I think the dfridr badness is actually mostly an artifact of the fact that the underlying derivatives have discontinuities across grid points, which perhaps shouldn't be shocking. Here's a zoom in on the structure of the logT derivative when doing cubic composition interpolation (with autodiff):
iTerm2 ewoC2l dlogT_cubic

And for comparison here's the derivative when doing linear composition interpolation:
iTerm2 e8vWIS dlogT_linear

This might improve if we allowed the composition interpolation to use something other than the "piecewise monotonic" cubic interpolation routines. Could we relax that so that we maybe get less discontinuities in the derivatives of the interpolants?

Or should we declare victory and say that the quality of these derivatives is good enough?

@fxt44 do you have any thoughts?

as long as this effort is in experimental mode, maybe do the experiment of trying a different cubic. even if it ends up doing little in this opacity case, it might be informative for other cubic interpolation use cases.

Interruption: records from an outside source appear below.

==> src/rtl/gps_pkg.sv <==
// gradient position scaler: shared types, widths and codes
`default_nettype none
package gps_pkg;

   localparam int COORD_BITS = 8;
   localparam int LEVEL_BITS = 8;
   localparam int CSR_BITS   = 8;
   localparam int IDX_BITS   = 3;
   localparam int DIFF_BITS  = COORD_BITS + 1;
   localparam int SQ_BITS    = 2 * COORD_BITS + 2;

   localparam logic [IDX_BITS-1:0] CSR_START_X     = 3'd0;
   localparam logic [IDX_BITS-1:0] CSR_START_Y     = 3'd1;
   localparam logic [IDX_BITS-1:0] CSR_END_X       = 3'd2;
   localparam logic [IDX_BITS-1:0] CSR_END_Y       = 3'd3;
   localparam logic [IDX_BITS-1:0] CSR_GRAD_MODE   = 3'd4;
   localparam logic [IDX_BITS-1:0] CSR_LEVEL_COUNT = 3'd5;

   localparam logic [1:0] MODE_LINEAR   = 2'd0;
   localparam logic [1:0] MODE_RADIAL   = 2'd1;
   localparam logic [1:0] MODE_BILINEAR = 2'd2;

   typedef struct packed {
      logic [COORD_BITS-1:0] pixel_x;
      logic [COORD_BITS-1:0] pixel_y;
   } req_type;

   typedef struct packed {
      logic [LEVEL_BITS-1:0] level;
      logic                  degenerate;
   } rsp_type;

   typedef struct packed {
      logic [COORD_BITS-1:0] start_x;
      logic [COORD_BITS-1:0] start_y;
      logic [COORD_BITS-1:0] end_x;
      logic [COORD_BITS-1:0] end_y;
      logic [1:0]            grad_mode;
      logic [LEVEL_BITS-1:0] level_count;
   } cfg_type;

   typedef struct packed {
      logic degenerate;
      logic full;
      logic radial;
   } flag_type;

endpackage
`default_nettype wire

==> src/rtl/gps_front.sv <==
// gradient position scaler: differences, products and ratio operands
`default_nettype none
module gps_front (
   input  wire               clock,
   input  wire               reset,
   input  wire               advance,
   input  wire               in_valid,
   input  gps_pkg::req_type  in_item,
   input  gps_pkg::cfg_type  cfg,
   output logic              out_valid,
   output gps_pkg::flag_type out_flags,
   output logic [gps_pkg::SQ_BITS-1:0] out_num,
   output logic [gps_pkg::SQ_BITS-1:0] out_den
);
   import gps_pkg::*;

   localparam int PROD_BITS = 2 * DIFF_BITS;
   localparam int SUM_BITS  = PROD_BITS + 1;

   logic                        a_v_ff;
   logic signed [DIFF_BITS-1:0] dx_ff, dy_ff, rx_ff, ry_ff;
   logic signed [DIFF_BITS-1:0] dx_in, dy_in, rx_in, ry_in;

   logic                        b_v_ff;
   logic signed [PROD_BITS-1:0] pdx_ff, pdy_ff, ptx_ff, pty_ff, prx_ff, pry_ff;

   logic signed [SUM_BITS-1:0]  l2_s, t_s, r2_s, tneg_s;
   logic [SQ_BITS-1:0]          l2_w, r2_w, mag_w, num_w;
   logic                        full_w;

   logic                        c_v_ff;
   flag_type                    flags_ff, flags_in;
   logic [SQ_BITS-1:0]          num_ff, num_in, den_ff;

   assign dx_in = $signed({1'b0, cfg.end_x})     - $signed({1'b0, cfg.start_x});
   assign dy_in = $signed({1'b0, cfg.end_y})     - $signed({1'b0, cfg.start_y});
   assign rx_in = $signed({1'b0, in_item.pixel_x}) - $signed({1'b0, cfg.start_x});
   assign ry_in = $signed({1'b0, in_item.pixel_y}) - $signed({1'b0, cfg.start_y});

   always_comb begin
      l2_s   = SUM_BITS'(pdx_ff) + SUM_BITS'(pdy_ff);
      t_s    = SUM_BITS'(ptx_ff) + SUM_BITS'(pty_ff);
      r2_s   = SUM_BITS'(prx_ff) + SUM_BITS'(pry_ff);
      tneg_s = -t_s;
      l2_w   = SQ_BITS'(l2_s);
      r2_w   = SQ_BITS'(r2_s);
      // a projection before the start counts as zero unless mirrored
      if (t_s < 0) begin
         mag_w = (cfg.grad_mode == MODE_BILINEAR) ? SQ_BITS'(tneg_s) : '0;
      end else begin
         mag_w = SQ_BITS'(t_s);
      end
      num_w  = (cfg.grad_mode == MODE_RADIAL) ? r2_w : mag_w;
      full_w = (num_w >= l2_w);
      flags_in.degenerate = (l2_w == '0);
      flags_in.full       = full_w;
      flags_in.radial     = (cfg.grad_mode == MODE_RADIAL);
      num_in = full_w ? '0 : num_w;
   end

   always_ff @(posedge clock) begin
      if (reset) begin
         a_v_ff <= 1'b0;
         b_v_ff <= 1'b0;
         c_v_ff <= 1'b0;
      end else if (advance) begin
         a_v_ff <= in_valid;
         b_v_ff <= a_v_ff;
         c_v_ff <= b_v_ff;
      end
   end

   always_ff @(posedge clock) begin
      if (advance) begin
         dx_ff    <= dx_in;
         dy_ff    <= dy_in;
         rx_ff    <= rx_in;
         ry_ff    <= ry_in;
         pdx_ff   <= dx_ff * dx_ff;
         pdy_ff   <= dy_ff * dy_ff;
         ptx_ff   <= rx_ff * dx_ff;
         pty_ff   <= ry_ff * dy_ff;
         prx_ff   <= rx_ff * rx_ff;
         pry_ff   <= ry_ff * ry_ff;
         flags_ff <= flags_in;
         num_ff   <= num_in;
         den_ff   <= l2_w;
      end
   end

   assign out_valid = c_v_ff;
   assign out_flags = flags_ff;
   assign out_num   = num_ff;
   assign out_den   = den_ff;

endmodule
`default_nettype wire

Using the monotonicity preserving interpolation routines e.g. interp_mp -> interp_m3a, interp_m3b, interp_m3q in place of the peace-wise monotonic spline used to generate Evan's plots (interp_pm) from $MESA_DIR/interp_1d/public/interp_lib.f90

where a, q, b stand for the (average, quartic, and superbee limiters) MESA uses citing:
Huynh, H.T., "Accurate Monotone Cubic Interpolation", SIAM J Numer. Anal. (30) 1993, 57-100.
Suresh, A, and H.T. Huynh, "Accurate Monotonicity-Preserving Schemes with Runge-Kutta Time Stepping", JCP (136) 1997, 83-99.

I remade the same two (dfridr and dlogkapdlogT) plots for each.

m3a
dfridr_m3a

derivative_m3a
dfridr_m3a

m3b
dfridr_m3b
derivative_m3b

m3q

dfridr_m3q

derivative_m3q

These monotinicity presrvering routines don't seem to do much better in terms reducing discontinuities in the derivative of the interpolant.